Monday November 16, 2015 from 07:00 to 08:00
Room 110

Jonathan A. Fridell, United States

Director of Pancreas Transplantation


Indiana University School of Medicine


Can post-transplant C-Peptide be used as an indicator of pancreas graft failure?

Robert Carrico2, Jonathan Fridell MD1, Jon Odorico MD3, Robert Stratta MD4, Kristina Tyler2, Silke Niederhaus MD5, Raja Kandaswamy MD6, Jonathan Fisher MD7, Oyedolamu Olaitan MD8, Muhammad Mujtaba MD9.

1Surgery, Indiana University, Indianapolis, IN, United States; 2Research, United Network for Organ Sharing, Richmond, VA, United States; 3Surgery, University of Wisconsin, Madison, WI, United States; 4Transplant Surgery, Wake Forest Baptist Health, Winston-Salem, NC, United States; 5Surgery, University of Maryland, Baltimore, MD, United States; 6Surgery, University of Minnesota, Minneapolis, MN, United States; 7Surgery, Scripps Health, La Jolla, CA, United States; 8Transplant, Rush University, Chicago, IL, United States; 9Internal Medicine, University of Texas, Galveston, TX, United States

Background: The OPTN Pancreas Transplantation Committee is attempting to define pancreas graft failure and performed a study to determine if C-peptide corresponds to pancreas graft failure as reported to the OPTN.
Methods: C-peptide data from 7 participating centers (n=415 graft failures for transplants from 2002-2012) were collected and analyzed after IRB approval.  C-peptide values pre-transplant as well as at center-determined graft failure and return to insulin were analyzed for trends between time points.
Results: A total of 233 C-peptide values were submitted at graft failure, 149 values submitted for pre-transplant, and 94 at return to insulin.
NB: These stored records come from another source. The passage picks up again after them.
<file path="config.mk">
export PLATFORM = sky130hd
export DESIGN_NAME = ps2_key_tracker_flat
export DESIGN_NICKNAME = d
export VERILOG_FILES = /design/src/rtl/ps2_key_tracker_if.sv /design/src/rtl/ps2_key_tracker.sv /design/src/flat_wrapper.sv
export SDC_FILE = /design/constraint.sdc
export NUM_CORES = 1
export LEC_CHECK = 0
export CORE_MARGIN = 5
export CORE_UTILIZATION = 30
export CTS_CLUSTER_DIAMETER = 80
export DETAILED_ROUTE_END_ITERATION = 7
export GPL_TIMING_DRIVEN = 0
export HOLD_SLACK_MARGIN = 0.05
export PLACE_DENSITY = 0.58
export SLEW_MARGIN = 30
export SYNTH_ARGS = -nofsm -noshare
export SYNTH_HDL_FRONTEND = slang
export SYNTH_SLANG_ARGS = --single-unit
export TNS_END_PERCENT = 5
</file>
<file path="constraint.sdc">
create_clock -name clk -period 5.45 [get_ports clk]
set_input_delay 1.3625 -clock clk [delete_from_list [all_inputs] [get_ports clk]]
set_output_delay 1.3625 -clock clk [all_outputs]
set_load 0.1 [all_outputs]
</file>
There were 77 transplants with values at both pre-transplant and graft failure. For recipients in the study who had C-peptide <1 ng/ml pre-transplant and had a post-transplant C-peptide value (n=61), graft failure was declared at varying levels of C-peptide. High C-peptide values at graft failure were not explained by stimulated testing (6% stimulated, 89% fasting, 5% unknown), or by single-center bias. Of the 36 recipients with values at all 3 points, 30 returned to insulin at graft failure.
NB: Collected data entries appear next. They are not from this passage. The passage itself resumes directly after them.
`src/rtl/dec_func_digital.sv`:
```
// Registered 3-to-8 decoder with three mask-programmable sum-of-minterms outputs.
// The f outputs are built from the same d_next vector as the d outputs, so both always describe the same select.
module dec_func_digital #(
    parameter logic [7:0] F1_MASK = 8'b1001_0110,
    parameter logic [7:0] F2_MASK = 8'b1110_1000,
    parameter logic [7:0] F3_MASK = 8'b0001_0111
) (
    input  logic clk,
    input  logic rst_n,
    input  logic a,
    input  logic b,
    input  logic c,
    output logic d0,
    output logic d1,
    output logic d2,
    output logic d3,
    output logic d4,
    output logic d5,
    output logic d6,
    output logic d7,
    output logic f1,
    output logic f2,
    output logic f3
);

    logic [2:0] sel;
    logic [7:0] d_next;
    logic       f1_next;
    logic       f2_next;
    logic       f3_next;
    logic [7:0] d_q;
    logic       f1_q;
    logic       f2_q;
    logic       f3_q;

    assign sel = {a, b, c};

    always_comb begin
        d_next  = 8'b0000_0001 << sel;
        f1_next = |(F1_MASK & d_next);
        f2_next = |(F2_MASK & d_next);
        f3_next = |(F3_MASK & d_next);
    end

    // Reset clears everything regardless of mask, so an all-ones mask reads 0 until the first edge.
    always_ff @(posedge clk or negedge rst_n) begin
        if (!rst_n) begin
            d_q  <= 8'h00;
            f1_q <= 1'b0;
            f2_q <= 1'b0;
            f3_q <= 1'b0;
        end else begin
            d_q  <= d_next;
            f1_q <= f1_next;
            f2_q <= f2_next;
            f3_q <= f3_next;
        end
    end

    assign d0 = d_q[0];
    assign d1 = d_q[1];
    assign d2 = d_q[2];
    assign d3 = d_q[3];
    assign d4 = d_q[4];
    assign d5 = d_q[5];
    assign d6 = d_q[6];
    assign d7 = d_q[7];
    assign f1 = f1_q;
    assign f2 = f2_q;
    assign f3 = f3_q;

endmodule

```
Conclusions: Centers declare graft failure at varying levels of C-peptide and do not consistently collect C-peptide on patients. Either C-peptide is not used for evaluating graft function, or other factors influence reporting of graft failure. These data do not support use of C-peptide as a criteria for the definition of pancreas graft failure.  Obtaining a better understanding of the etiology of pancreas graft failures nationally is hindered by limited objective data collected on OPTN forms and by center-declared graft status.